HOW TO COMPLETE THIS TASK - Where the line containing "3x1->3 const B: 4" appears in the records below, begin there and write out each line exactly until the last one, and nothing more.

[[ DATA EXCERPTS open ]]

[src/rtl/pitch_sequencer.sv]
// Pitching-game controller: debounces the three buttons, owns the pitch-type
// selection and sequences windup, ball flight, swing judgement and result.
module pitch_sequencer #(
  parameter int unsigned DEB_CYCLES   = 4,
  parameter int unsigned WINDUP_TICKS = 3,
  parameter int unsigned FAST_TICKS   = 2,
  parameter int unsigned SLOW_TICKS   = 5,
  parameter int unsigned LANE_LEN     = 8
) (
  input  logic                clk,
  input  logic                rst,
  input  logic                btn_mode,
  input  logic                btn_pitch,
  input  logic                btn_swing,
  output logic [1:0]          mode,
  output logic [LANE_LEN-1:0] ball_pos,
  output logic                busy,
  output logic                result_valid,
  output logic [1:0]          result
);

  localparam int unsigned DW = $clog2(DEB_CYCLES + 1);
  localparam int unsigned TW = $clog2(WINDUP_TICKS + FAST_TICKS + SLOW_TICKS + 1);
  localparam int unsigned IW = $clog2(LANE_LEN);
  localparam int unsigned LW = LANE_LEN;

  localparam logic [1:0] M_FAST   = 2'd0;
  localparam logic [1:0] M_CHANGE = 2'd1;
  localparam logic [1:0] M_SLIDER = 2'd2;

  localparam logic [1:0] R_HIT  = 2'd1;
  localparam logic [1:0] R_MISS = 2'd2;
  localparam logic [1:0] R_LOOK = 2'd3;

  typedef enum logic [1:0] {IDLE, WINDUP, FLIGHT, RESULT} state_t;

  // Bit 0 mode, bit 1 pitch, bit 2 swing.
  logic [2:0]    raw;
  logic [2:0]    sync1, sync2, press;
  logic [DW-1:0] deb_cnt [3];

  assign raw = {btn_swing, btn_pitch, btn_mode};

  // Two-flop synchronizer plus saturating debounce counter per button.
  always_ff @(posedge clk) begin
    if (rst) begin
      sync1 <= '0;
      sync2 <= '0;
      press <= '0;
      for (int i = 0; i < 3; i++) deb_cnt[i] <= '0;
    end else begin
      sync1 <= raw;
      sync2 <= sync1;
      for (int i = 0; i < 3; i++) begin
        press[i] <= sync2[i] && (deb_cnt[i] == DW'(DEB_CYCLES - 1));
        if (!sync2[i])
          deb_cnt[i] <= '0;
        else if (deb_cnt[i] != DW'(DEB_CYCLES))
          deb_cnt[i] <= deb_cnt[i] + DW'(1);
      end
    end
  end

  state_t        state, state_n;
  logic [1:0]    pitch_mode, pitch_mode_n, mode_n, result_n;
  logic [LW-1:0] ball_n;
  logic [IW-1:0] idx, idx_n;
  logic [TW-1:0] tick, tick_n, interval_c;
  logic          valid_n;

  // Slider breaks from fast to slow once the ball reaches the second half.
  always_comb begin
    case (pitch_mode)
      M_CHANGE: interval_c = TW'(SLOW_TICKS);
      M_SLIDER: interval_c = (idx < IW'(LANE_LEN / 2)) ? TW'(FAST_TICKS) : TW'(SLOW_TICKS);
      default:  interval_c = TW'(FAST_TICKS);
    endcase
  end

  always_ff @(posedge clk) begin
    if (rst) begin
      state        <= IDLE;
      mode         <= M_FAST;
      pitch_mode   <= M_FAST;
      ball_pos     <= '0;
      idx          <= '0;
      tick         <= '0;
      busy         <= 1'b0;
      result_valid <= 1'b0;
      result       <= 2'd0;
    end else begin
      state        <= state_n;
      mode         <= mode_n;
      pitch_mode   <= pitch_mode_n;
      ball_pos     <= ball_n;
      idx          <= idx_n;
      tick         <= tick_n;
      busy         <= (state_n != IDLE);
      result_valid <= valid_n;
      result       <= result_n;
    end
  end

  always_comb begin
    state_n      = state;
    mode_n       = mode;
    pitch_mode_n = pitch_mode;
    ball_n       = ball_pos;
    idx_n        = idx;
    tick_n       = tick;
    result_n     = result;
    valid_n      = 1'b0;
    case (state)
      IDLE: begin
        // A pitch press wins over a coincident mode press.
        if (press[1]) begin
          state_n      = WINDUP;
          pitch_mode_n = mode;
          tick_n       = '0;
          ball_n       = '0;
        end else if (press[0]) begin
          case (mode)
            M_FAST:   mode_n = M_CHANGE;
            M_CHANGE: mode_n = M_SLIDER;
            default:  mode_n = M_FAST;
          endcase
        end
      end
      WINDUP: begin
        if (tick == TW'(WINDUP_TICKS - 1)) begin
          state_n = FLIGHT;
          ball_n  = LW'(1);
          idx_n   = '0;
          tick_n  = '0;
        end else begin
          tick_n = tick + TW'(1);
        end
      end
      FLIGHT: begin
        // A swing is judged at the pre-move position even if the step expires.
        if (press[2]) begin
          state_n  = RESULT;
          ball_n   = '0;
          valid_n  = 1'b1;
          result_n = (idx == IW'(LANE_LEN - 1)) ? R_HIT : R_MISS;
        end else if (tick == interval_c - TW'(1)) begin
          if (idx == IW'(LANE_LEN - 1)) begin
            state_n  = RESULT;
            ball_n   = '0;
            valid_n  = 1'b1;
            result_n = R_LOOK;
          end else begin
            ball_n = ball_pos << 1;
            idx_n  = idx + IW'(1);
            tick_n = '0;
          end
        end else begin
          tick_n = tick + TW'(1);
        end
      end
      RESULT: begin
        state_n = IDLE;
        ball_n  = '0;
      end
      default: state_n = IDLE;
    endcase
  end

endmodule
[config.mk]
export PLATFORM = sky130hd
export DESIGN_NAME = pitch_sequencer
export DESIGN_NICKNAME = d
export VERILOG_FILES = /design/src/rtl/pitch_sequencer.sv
export SDC_FILE = /design/constraint.sdc
export NUM_CORES = 1
export LEC_CHECK = 0
export BUFFER_PORTS_ARGS = -buffer_cell sky130_fd_sc_hd__buf_2
export CAP_MARGIN = 40
export CELL_PAD_IN_SITES_DETAIL_PLACEMENT = 1
export CELL_PAD_IN_SITES_GLOBAL_PLACEMENT = 1
export CORE_UTILIZATION = 46
export DETAILED_ROUTE_END_ITERATION = 10
export GPL_ROUTABILITY_DRIVEN = 0
export PLACE_DENSITY_LB_ADDON = 0.1
export SYNTH_ARGS = -nofsm -noshare
export SYNTH_HDL_FRONTEND = slang
export SYNTH_SLANG_ARGS = --single-unit
[constraint.sdc]
create_clock -name clk -period 3.4 [get_ports clk]
set_input_delay 0.17 -clock clk [delete_from_list [all_inputs] [get_ports clk]]
set_output_delay 0.17 -clock clk [all_outputs]
set_load 0.005 [all_outputs]
Word level (Yosys, flattened, before mapping):

Memory sizes are Yosys's and may differ from the RTL's.
Cells that the tools add are included.

* register bits: 34
* bits in latches: 0
* bits in writable memories: 9
* bits in read-only memories: 0
* input port bits: 5
* output and inout port bits: 14
* word-level logic and storage cells: 129
* memories kept: 1

* $add $sub $neg: 6
* multipliers: 0
* div/mod/pow operators: 0
* order comparisons: 1
* equal/unequal tests: 22
* shift operators: 0
* muxes and demuxes: 62
* bitwise logic cells: 8
* reduce and logical (&&, ||, !) cells: 17

Memories
* deb_cnt: depth 3, width 3, rd ports 3, clocked after memory_dff 0, wr ports 3, line 40 `logic [DW-1:0] deb_cnt [3];`

Operator list (count)
* $mux 8: 5
* $mux 3: 11
* $pmux 8 s4: 1
* $mux 1: 26
* $mux 4: 5
* $mux 2: 9
* $ne 3x3->1 const B: 5
* $add 3x1->3 const B: 4
* $pmux 3 s2: 2
* $pmux 4 s3: 1
* $ne 2x2->1 const B: 5
* $eq 3x2->1 const B: 3
* $reduce_and 3->1: 3
* $pmux 2 s4: 1
* $reduce_bool 2->1: 4
* $eq 2x1->1 const B: 3
* $eq 2x2->1 const B: 3
* $or 1x1->1: 6
* $reduce_and 5->1: 1
* $add 4x1->4 const B: 1
* $eq 4x2->1 const B: 1
* $eq 4x4->1: 1
* $logic_not 2->1: 2
* $pmux 2 s2: 1
* other kinds (9): 12

Logic depth before layout (Yosys ltp):

* word-level depth: 9
* gate-level depth with buffers: 11
* mapped depth without buffers: 11

Least setup slack after synthesis:

Ideal clock, no wire load.

* kind: reg2reg
* start point: register pitch_mode[0]
* end point: register ball_pos[4]
* library setup time: 0.071 ns
* data arrival time: 2.316 ns
* data required time: 3.329 ns
* slack: 1.014 ns
* stages on the path, launching flop included: 10
* path buffers: 0
* period minus slack after synthesis: 2.386 ns
* cell sequence: dfxtp_1 -> inv_1 -> ha_1 -> or2_2 -> ha_1 -> xor2_1 -> nor3_4 -> a211oi_2 -> o21ai_0 -> a21oi_1

* cells in the longest elaborated chain, start to end: 6
* elaborated cells between the ends (all ways): 7
* classes of those cells: 1 x add/sub; 4 x eq/ne; 1 x mux; 1 x reduce/logical

RTL lines
* start, declared: line 65 `logic [1:0] pitch_mode, pitch_mode_n, mode_n, result_n;`
* start signal, assigned: line 94 `pitch_mode <= pitch_mode_n;`
* $eq 2x2->1 / $eq 2x1->1 (equally long branches): line 73 `case (pitch_mode)`
* $pmux 3 s2 *: line 73
* $sub 4x1->4 *: line 146 `end else if (tick == interval_c - TW'(1)) begin`
* $eq 4x4->1 *: line 146
* $ne 3x3->1 (no line) *
* $reduce_and 3->1 (no line) *
* end signal, assigned: line 95 `ball_pos <= ball_n;`
* end, declared: line 16 `output logic [LANE_LEN-1:0] ball_pos,`

Mark *: on every way between the ends. The rest lies on a longest branch, timed or not.
A chain may end at the register's enable or synchronous reset.

Final worst setup path:

* start point: register pitch_mode[0]
* end point: register ball_pos[6]

Same word-level chain as after synthesis.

[[ DATA EXCERPTS closed ]]

SOLVED PROBLEM -
* $add 3x1->3 const B: 4
* $pmux 3 s2: 2
* $pmux 4 s3: 1
* $ne 2x2->1 const B: 5
* $eq 3x2->1 const B: 3
* $reduce_and 3->1: 3
* $pmux 2 s4: 1
* $reduce_bool 2->1: 4
* $eq 2x1->1 const B: 3
* $eq 2x2->1 const B: 3
* $or 1x1->1: 6
* $reduce_and 5->1: 1
* $add 4x1->4 const B: 1
* $eq 4x2->1 const B: 1
* $eq 4x4->1: 1
* $logic_not 2->1: 2
* $pmux 2 s2: 1
* other kinds (9): 12

Logic depth before layout (Yosys ltp):

* word-level depth: 9
* gate-level depth with buffers: 11
* mapped depth without buffers: 11

Least setup slack after synthesis:

Ideal clock, no wire load.

* kind: reg2reg
* start point: register pitch_mode[0]
* end point: register ball_pos[4]
* library setup time: 0.071 ns
* data arrival time: 2.316 ns
* data required time: 3.329 ns
* slack: 1.014 ns
* stages on the path, launching flop included: 10
* path buffers: 0
* period minus slack after synthesis: 2.386 ns
* cell sequence: dfxtp_1 -> inv_1 -> ha_1 -> or2_2 -> ha_1 -> xor2_1 -> nor3_4 -> a211oi_2 -> o21ai_0 -> a21oi_1

* cells in the longest elaborated chain, start to end: 6
* elaborated cells between the ends (all ways): 7
* classes of those cells: 1 x add/sub; 4 x eq/ne; 1 x mux; 1 x reduce/logical

RTL lines
* start, declared: line 65 `logic [1:0] pitch_mode, pitch_mode_n, mode_n, result_n;`
* start signal, assigned: line 94 `pitch_mode <= pitch_mode_n;`
* $eq 2x2->1 / $eq 2x1->1 (equally long branches): line 73 `case (pitch_mode)`
* $pmux 3 s2 *: line 73
* $sub 4x1->4 *: line 146 `end else if (tick == interval_c - TW'(1)) begin`
* $eq 4x4->1 *: line 146
* $ne 3x3->1 (no line) *
* $reduce_and 3->1 (no line) *
* end signal, assigned: line 95 `ball_pos <= ball_n;`
* end, declared: line 16 `output logic [LANE_LEN-1:0] ball_pos,`

Mark *: on every way between the ends. The rest lies on a longest branch, timed or not.
A chain may end at the register's enable or synchronous reset.

Final worst setup path:

* start point: register pitch_mode[0]
* end point: register ball_pos[6]

Same word-level chain as after synthesis.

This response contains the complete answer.